Well, that pretty much settles it. Everyone please go back to whatever you were doing.
Today, Google (GOOG) released its free Google Maps for iPhone app in Apple’s (AAPL) App Store. Besides reestablishing galactic tranquility, the new app brings iPhone users all the features they were missing by using Apple’s new home-grown Maps app. Apple’s Maps were pretty and slick, but the service was crippled from the get-go. Sure, turn-by-turn directions were great to have, but losing such things as transit information was a pretty severe price to pay for it.
Google Maps also adds a delightful new feature that Apple’s map app was lacking: accuracy. Reports from Apple Maps users of wrong directions and incorrect information have been legion. I, for one, used Apple’s Maps app to find a bookstore to buy a present for a seven-year-old girl’s birthday party. Apple’s Maps sent me to a Barnes & Noble (BKS), but it was a Barnes & Noble-operated college bookstore at St. Francis College (I’m sure the birthday girl is smart, but the gifts there weren’t terribly festive). When I looked it up on Google’s app after the fact, the special status of the bookstore was indicated.
Google’s new, native app (in this weird interregnum, iPhone users could continue to use a Web version of Google Maps, but the new app is faster, smoother, and more feature-laden) includes old friends such as Street View, so you can see what a destination looks like, as well as public transit information: Bus lines, subways, and commuter rail are all part of the navigation mix. Try to look that information up in Apple’s Maps, and the app suggests third-party apps to provide this data. That’s like a restaurant serving you an appetizer, then refusing to provide an entrĂ©e but very nicely suggesting some other places you can go to get a main course. Um, thanks, but I’m already here—why can’t I have a full dinner?
Google’s new app also incorporates more data for the locations you may be looking for. Look up a restaurant on Apple’s maps app, and you could pull some data from Yelp (YELP), but the same search on Google Maps yields Zagat ratings, menus, links to OpenTable and other useful information.
Here’s what you don’t get with Google Maps instead of Apple’s Maps: You’ll lose Flyover, Apple’s gee-whiz feature where you can see a satellite-image of an area in a 3D-like perspective. Flyover was impressive to look at, but it’s always been little more than a gimmick. After all, being able to travel virtually over land and between buildings is not nearly as useful as Google’s Street View, where you can actually see where you’re going. Unless you’re Superman, I suppose. OK, fine—if you’re Superman, Flyover is incredibly useful. The rest of us are better off with more terrestrial navigation capabilities.
You also lose Siri integration, so you can’t activate Google Maps by voice. That’s a bummer, but not a dealbreaker. Google Maps more than compensates for that by linking to your Google account, so any Maps search you’ve performed on your PC will be listed in the history of the Google Maps app. This is particularly helpful if you’re planning a trip: You can find your destinations on your laptop or tablet at home (which is easier than entering all that info on a tiny touch screen), and all your places will be a tap away on your phone when you get in the car.
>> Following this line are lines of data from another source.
File: config.mk
export PLATFORM = sky130hd
export DESIGN_NAME = mdr_div
export DESIGN_NICKNAME = d
export VERILOG_FILES = /design/src/rtl/assert_macros.svh /design/src/rtl/mdr_pkg.sv /design/src/rtl/mdr_div.sv
export SDC_FILE = /design/constraint.sdc
export NUM_CORES = 1
export LEC_CHECK = 0
export BUFFER_PORTS_ARGS = -buffer_cell sky130_fd_sc_hd__buf_2
export CORE_MARGIN = 5
export CORE_UTILIZATION = 43
export CTS_CLUSTER_SIZE = 30
export DETAILED_ROUTE_END_ITERATION = 16
export PLACE_DENSITY = 0.68
export SLEW_MARGIN = 10
export SYNTH_ARGS = -nofsm -noshare
export SYNTH_HDL_FRONTEND = slang
export SYNTH_SLANG_ARGS = --single-unit
File: constraint.sdc
create_clock -name i_clk -period 3.6 [get_ports i_clk]
set_clock_uncertainty 0.05 [all_clocks]
set_input_delay 0.54 -clock i_clk [delete_from_list [all_inputs] [get_ports i_clk]]
set_output_delay 0.54 -clock i_clk [all_outputs]
set_load 0.05 [all_outputs]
Last but not nearly least, Google Maps now has turn-by-turn navigation, a feature that had previously been reserved for Android users only. Find a destination, and Google will guide you by voice and image, showing and telling you the next turn you have to make.
And for this, we actually have Apple’s Maps app to thank. Turn-by-turn navigation was the one feature you couldn’t get through Google Maps, part of the ongoing blood feud between the two companies. But once Apple offered the feature in its mapping app, Google was forced to respond. Presumably, Apple engineers and coders are hard at work at their answer to this latest salvo from Mountain View.
As consumers, we should be happy, as all this competition works to our benefit. Think about it that way, and Apple Maps was the best thing that ever happened to Google Maps.